On 5 March 2014 23:49, Gregg Kellogg <gregg@greggkellogg.net> wrote:
> On Mar 5, 2014, at 3:48 PM, Jeni Tennison <jeni@jenitennison.com> wrote:
>
>> Alf,
>>
>> See http://w3c.github.io/csvw/syntax/#parsing. Please add yourself as an editor and feel free to edit that content.
>>
>> What it really needs to do better is link back to describe the creation of the tabular data model that’s described in the earlier section. Note that that model doesn’t contain anything about indexes of columns or rows, so I have left that out of the parsing description too.
>
> If we define a syntax, we probably also want EBNF to describe it. This is a simple first-cut at that:
>
> # EBNF description of CSV+
> [1] csv       ::= header record+
> [2] header    ::= record
> [3] record    ::= fields ("\r\n" | "\n")

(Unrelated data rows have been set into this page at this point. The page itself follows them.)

## config.mk

```make
export PLATFORM = sky130hd
export DESIGN_NAME = gpio_serial_ctrl
export DESIGN_NICKNAME = d
export VERILOG_FILES = /design/src/rtl/gpio_cfg_pkg.sv /design/src/rtl/serial_sync.sv /design/src/rtl/gpio_serial_ctrl.sv
export SDC_FILE = /design/constraint.sdc
export NUM_CORES = 1
export LEC_CHECK = 0
export ABC_AREA = 1
export CAP_MARGIN = 0
export CORE_UTILIZATION = 45
export DETAILED_ROUTE_END_ITERATION = 8
export GPL_ROUTABILITY_DRIVEN = 0
export GPL_TIMING_DRIVEN = 0
export PLACE_DENSITY = 0.73
export SETUP_SLACK_MARGIN = 0.15
export SKIP_CTS_REPAIR_TIMING = 1
export SLEW_MARGIN = 20
export SYNTH_ARGS = -nofsm -noshare
export SYNTH_HDL_FRONTEND = slang
export SYNTH_HIERARCHICAL = 1
export SYNTH_SLANG_ARGS = --single-unit
```

## constraint.sdc

```tcl
create_clock -name clk -period 3.31 [get_ports clk]
set_clock_uncertainty 0.1 [all_clocks]
set_input_delay 0.662 -clock clk [delete_from_list [all_inputs] [get_ports clk]]
set_output_delay 0.662 -clock clk [all_outputs]
set_load 0.02 [all_outputs]
```

## src/rtl/gpio_cfg_pkg.sv

```systemverilog
// gpio_cfg_pkg: shared GPIO pad configuration word layout and default values
// Used by the serial loader and by every per-pad receiver so field positions live in one place.
package gpio_cfg_pkg;
    localparam int CTRL_BITS = 13;
    localparam int MGMT_ENA  = 0;
    localparam int OEB       = 1;
    localparam int HLDH      = 2;
    localparam int INP_DIS   = 3;
    localparam int IB_MODE   = 4;
    localparam int ANA_EN    = 5;
    localparam int ANA_SEL   = 6;
    localparam int ANA_POL   = 7;
    localparam int SLOW      = 8;
    localparam int VTRIP     = 9;
    localparam int DM_LSB    = 10;
    localparam int DM_W      = 3;
    localparam logic [CTRL_BITS-1:0] CFG_BIDIR = 13'h1801;
    localparam logic [CTRL_BITS-1:0] CFG_INPUT = 13'h0403;
endpackage

```

## src/rtl/serial_sync.sv

```systemverilog
// serial_sync: STAGES-deep 1-bit synchronizer, async active-low reset to 0
// Ports: clk, resetn (async, active-low), d (async input), q (synchronized output).
module serial_sync #(
    parameter int STAGES = 2
) (
    input  logic clk,
    input  logic resetn,
    input  logic d,
    output logic q
);
    logic [STAGES-1:0] sync_q, sync_d;

    always_comb sync_d = STAGES'({sync_q, d});

    always_ff @(posedge clk or negedge resetn) begin
        if (!resetn) sync_q <= '0;
        else         sync_q <= sync_d;
    end

    assign q = sync_q[STAGES-1];
endmodule

```

## src/rtl/gpio_serial_ctrl.sv

```systemverilog
// gpio_serial_ctrl: per-pad receiver of the GPIO serial configuration chain
// Ports: clk, resetn (async, active-low); serial_{clock,resetn,data}_in from upstream,
// serial_{clock,resetn,data}_out to downstream; pad_ctrl shadow word and its decoded
// mode fields; load_pulse high in the cycle pad_ctrl updates.
module gpio_serial_ctrl #(
    parameter int                                 CTRL_BITS   = gpio_cfg_pkg::CTRL_BITS,
    parameter logic [gpio_cfg_pkg::CTRL_BITS-1:0] RESET_VAL   = gpio_cfg_pkg::CFG_INPUT,
    parameter int                                 SYNC_STAGES = 2
) (
    input  logic                 clk,
    input  logic                 resetn,
    input  logic                 serial_clock_in,
    input  logic                 serial_resetn_in,
    input  logic                 serial_data_in,
    output logic                 serial_clock_out,
    output logic                 serial_resetn_out,
    output logic                 serial_data_out,
    output logic [CTRL_BITS-1:0] pad_ctrl,
    output logic                 mgmt_ena,
    output logic                 gpio_outenb,
    output logic                 gpio_holdover,
    output logic                 gpio_inenb,
    output logic                 gpio_ib_mode_sel,
    output logic                 gpio_ana_en,
    output logic                 gpio_ana_sel,
    output logic                 gpio_ana_pol,
    output logic                 gpio_slow_sel,
    output logic                 gpio_vtrip_sel,
    output logic [2:0]           gpio_dm,
    output logic                 load_pulse
);
    import gpio_cfg_pkg::*;

    logic                 s_clk, s_rst, s_dat;
    logic                 s_clk_d_q, s_rst_d_q;
    logic                 rise, fall, rfall, clear, load;
    logic [CTRL_BITS-1:0] shift_q, shift_d, pad_ctrl_q, pad_ctrl_d;
    logic                 data_out_q, data_out_d, load_pulse_q, load_pulse_d;

    serial_sync #(.STAGES(SYNC_STAGES)) u_sync_clk (.clk(clk), .resetn(resetn), .d(serial_clock_in),  .q(s_clk));
    serial_sync #(.STAGES(SYNC_STAGES)) u_sync_rst (.clk(clk), .resetn(resetn), .d(serial_resetn_in), .q(s_rst));
    serial_sync #(.STAGES(SYNC_STAGES)) u_sync_dat (.clk(clk), .resetn(resetn), .d(serial_data_in),   .q(s_dat));

    always_comb begin
        rise         = s_clk & ~s_clk_d_q;
        fall         = ~s_clk & s_clk_d_q;
        rfall        = ~s_rst & s_rst_d_q;
        // Reset low with the chain clock low is a clear; low with the clock high is a load.
        clear        = ~s_rst & ~s_clk;
        load         = rfall & s_clk;
        shift_d      = clear ? '0 : (rise & s_rst) ? {shift_q[CTRL_BITS-2:0], s_dat} : shift_q;
        pad_ctrl_d   = load ? shift_q : pad_ctrl_q;
        load_pulse_d = load;
        // Outgoing data moves with the forwarded falling edge so it is stable across the high phase.
        data_out_d   = fall ? shift_q[CTRL_BITS-1] : data_out_q;
    end

    always_ff @(posedge clk or negedge resetn) begin
        if (!resetn) begin
            s_clk_d_q    <= 1'b0;
            s_rst_d_q    <= 1'b0;
            shift_q      <= '0;
            pad_ctrl_q   <= RESET_VAL;
            data_out_q   <= 1'b0;
            load_pulse_q <= 1'b0;
        end else begin
            s_clk_d_q    <= s_clk;
            s_rst_d_q    <= s_rst;
            shift_q      <= shift_d;
            pad_ctrl_q   <= pad_ctrl_d;
            data_out_q   <= data_out_d;
            load_pulse_q <= load_pulse_d;
        end
    end

    assign serial_clock_out  = s_clk_d_q;
    assign serial_resetn_out = s_rst_d_q;
    assign serial_data_out   = data_out_q;
    assign pad_ctrl          = pad_ctrl_q;
    assign load_pulse        = load_pulse_q;
    assign mgmt_ena          = pad_ctrl_q[MGMT_ENA];
    assign gpio_outenb       = pad_ctrl_q[OEB];
    assign gpio_holdover     = pad_ctrl_q[HLDH];
    assign gpio_inenb        = pad_ctrl_q[INP_DIS];
    assign gpio_ib_mode_sel  = pad_ctrl_q[IB_MODE];
    assign gpio_ana_en       = pad_ctrl_q[ANA_EN];
    assign gpio_ana_sel      = pad_ctrl_q[ANA_SEL];
    assign gpio_ana_pol      = pad_ctrl_q[ANA_POL];
    assign gpio_slow_sel     = pad_ctrl_q[SLOW];
    assign gpio_vtrip_sel    = pad_ctrl_q[VTRIP];
    assign gpio_dm           = pad_ctrl_q[DM_LSB +: DM_W];
endmodule

```

# Word level (Yosys, flattened, before mapping)
# Cells that the tools add are included.
# op_classes
reduce_logical	1
bitwise	9
muxes	2
# ops
cell	count
13-bit two-way mux	2
1-bit AND	6
1-bit NOT	3
2-bit nonzero test	1
# totals
output_inout_bits	30
register_bits	36
in_bits	5
wordCells	21

# Longest topological paths before layout
# depth
ltp_word	5
mapped_depth	6
ltp_nobuf	5

# By module
# Netlist, hierarchy kept.
# by_module_without_submodules
module	n_inst	cells_per_inst	seq_area_each_um2	area_each_um2
gpio_serial_ctrl	1	139	754.5	1313.8
serial_sync	3	2	50.0	50.0

# Least setup slack after synthesis
# Ideal clock, no wire load.
# synth_path
kind	reg-to-output
start	reg pad_ctrl_q[0] (netlist: pad_ctrl[0])
end	out pad_ctrl[0]
required_time_ns	2.548
slack_ns	1.817
n_path_buf	1
t_arrival_ns	0.731
path_stages_with_launch	2
path_cell_list	dfstp_2 -> buf_4
# synth_rtl
element	line	rtl
start: declaration	gpio_serial_ctrl.sv:37	logic [CTRL_BITS-1:0] shift_q, shift_d, pad_ctrl_q, pad_ctrl_d;
start signal: assignment	gpio_serial_ctrl.sv:70	pad_ctrl_q <= pad_ctrl_d;
end: declaration	gpio_serial_ctrl.sv:18	output logic [CTRL_BITS-1:0] pad_ctrl,
# No word-level cell between the ends.

# Worst setup path after layout
# layout_path
start	reg pad_ctrl_q[1] (netlist: pad_ctrl[1])
end	out pad_ctrl[1]
# No word-level cell between the ends.

==> out/results.ini <==
[global_routing]
grt_usage_pct=18.03
grtUsageMet3_pct=4.585
grt-busiest-layer=met2
use_met1_pct=22.87
antenna_found_initial=0
overflow=0
grt_max_degree=21
grt_pass1_wl_um=4519
grt_pass1_vias=995
gr-usage-met2_pct=29.22

[sta]
setup_ws_ps=985.7
slew_headroom_pct=71.47
rsz0062_at_grt=no
max_freq_mhz=430.2
min_period_over_period_pct=70.22
period_needed_ps=2324
tightest_slew_ps=427.9
hold_viol_final=0
setup_tns_ps=0
final-setup-viol-count=0
drv_slew=0

[route]
vias=1104
dr.pass1.iters=4
detail-route-antenna-nets=0
wirelength_um=2640
post-route-drc-count=0
first_iter_violations=30
vias_per_cell=4.759
wl_per_cell_um=11.38

[clocking]
clk_latency_ps=320
tritoncts=done
path_clk_slew_ps=100
clockBufferDepth=2
clock-sinks=36
h-tree-depth=2
root_buffer=clkbuf_4
cts_inserted_buffers=5

[critical_path]
critical_path.max_fanout=3
start_kind=flip-flop
endpoint_kind=output pin
crit_type=flip-flop to output pin
worstPathRequired_ps=2550
cp.arrival_ps=1560

[synthesis]
netlist.area_leader.share_pct=56.41
synth_top_cell_by_area=dfrtp_1
ys_warn_count=6
syn_avg_cell_area_um2=10.10
synth_area_leaders=dfrtp_1 (56%), nand2_1 (13%), buf_4 (7.7%)
ys_seq_area_share_pct=61.79
syn_nets=150
syn_area_um2=1464
yosys_register_bits=36
synth_cell_types=14
synthCells=145

[floorplanning]
rows=20
core_area_um2=3078
die-height_um=59.04
dieArea_um2=3485
dieWidth_um=59.04
pin_count=35
initial_core_util_pct=47.56

[layout]
seq_area_um2=904.6
area_growth_pct=32.56
diodes=0
nets=192
fill_cells=276
multiInputGateArea_um2=385.4
drive_gt1_share_pct=20.21

[status]
status=finished, final reports clean

[power_and_ir_drop]
p_leak_uw=0.0009821
ir_worst_vdd_uv=266.1
power.density_nw_per_um2=399.8

[placed_design]
dp_slack_ps=1339
io_buffer_count=34
dp_hpwl_um=1944

[worst_hold_path]
holdCritPathClass=input pin to asynchronous set/reset pin

[flow_run]
drv_cap=0

## routing by layer
| layer | routed length [um] | part of all wire, % |
|---|---|---|
| met1 | 1168 | 44 |
| met2 | 1337 | 51 |
| met3 | 94 | 3.6 |
| met4 | 40 | 1.5 |
| met5 | 0 | 0 |
## per-stage QoR
stage	area (um2)	power, uW	util [%]	cells	hold WS, ps
floorplan	1464	508.1	-	145	231.2
global placement	1859	542.7	60.41	223	237.6
detailed placement	1882	548.7	61.14	224	240.5
CTS	1941	783.9	63.05	232	160.8
global route	1941	812.6	63.05	232	171.6
finish	1941	775.9	63.05	232	162.3
## area by class of cell
type | instances | area share, %
clock buffer | 8 | 3.030
multi-input combinational | 83 | 19.86
timing repair buffer | 35 | 18.70
sequential | 36 | 46.62
inverter | 5 | 0.9671
tap | 44 | 2.837
buffer | 21 | 7.995
## critical path, stage by stage, from the launching register on
cell and delay [ps]:
dfstp_2 560, buf_4 100, clkdlybuf4s50_1 580
## synthesized netlist by cell type, drive strengths merged
cell type / number
buf: 21
dfrtp: 33
dfstp: 3
inv: 5
nand2: 53
nand3: 15
nand4: 13
o21ai: 2
## registers in the layout, indices dropped and copies added, names as in the netlist
signal,count
load_pulse,1
serial_clock_out,1
u_sync_clk/sync_q,2
u_sync_rst/sync_q,2
u_sync_dat/sync_q,2
shift_q,13
serial_data_out,1
serial_resetn_out,1
pad_ctrl,13
## power by group
part	internal [uW]	total [uW]	switching (uW)	leakage, uW
logic	34.3	78.1	43.7	0.000477
clock network	105	237	132	0.0000326
registers	453	461	8.56	0.000472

> [4] fields    ::= field ("," fields)*
> [5] field     ::= WS* rawfield WS*
> [6] rawfield  ::= '"' QCHAR* '"'
>                 | SCHAR*
> [6] QCHAR     ::= [^"] | '""'
> [7] SCHAR     ::= [^",\r\n]
> [8] WS        ::= [ \t]
>
> Of course, it can’t do field counting. We should probably place further restrictions on QCHAR and SCHAR to avoid control characters. If header weren’t optional, it would be better defined as in RFC4180, but if the syntax allows it to be optional, this would make it not an LL(1) grammar, which isn’t too much of an issue.
>
> If people feel that we should stick closer to the RFC4180 grammar, it might just be a matter of loosening CRLF and add the non-ASCII Unicode range to TEXTDATA, although expressed as W3C EBNF.
>
> If there’s general consensus to adding this, I’m happy to put it in the spec.
>
> Gregg
>
>> Jeni
>>
>> ------------------------------------------------------
>> From: Alf Eaton eaton.alf@gmail.com
>> Reply: Alf Eaton eaton.alf@gmail.com
>> Date: 5 March 2014 at 18:32:01
>> To: public-csv-wg@w3.org public-csv-wg@w3.org
>> Subject:  CSV parser specification?
>>
>>>
>>> Are there any plans to write a specification for a CSV parser,
>>> that
>>> would cover all the kinds of files described in the use cases?
>>>
>>> I had a go at an outline today[1], in an attempt to organise my
>>> thoughts about which parameters would be useful to a parser at
>>> which
>>> points during the process.
>>>
>>> pandas[2] is the closest tool I've found that incorporates most
>>> or all
>>> of these (particularly the generation of "multi-index" keys
>>> using
>>> multiple header rows and index columns), though it also includes
>>> a lot
>>> of parameters that are only relevant to parsing/transforming
>>> the
>>> values of each cell, which I think should probably be in a separate
>>> step.
>>>
>>> Alf
>>>
>>> [1] https://github.com/hubgit/csvw/wiki/CSV-Parsing
>>> [2] http://pandas.pydata.org/pandas-docs/stable/io.html#io-read-csv-table
>>>
>>>
>>>
>>
>> --
>> Jeni Tennison
>> http://www.jenitennison.com/
>>
>

Received on Thursday, 6 March 2014 13:56:00 UTC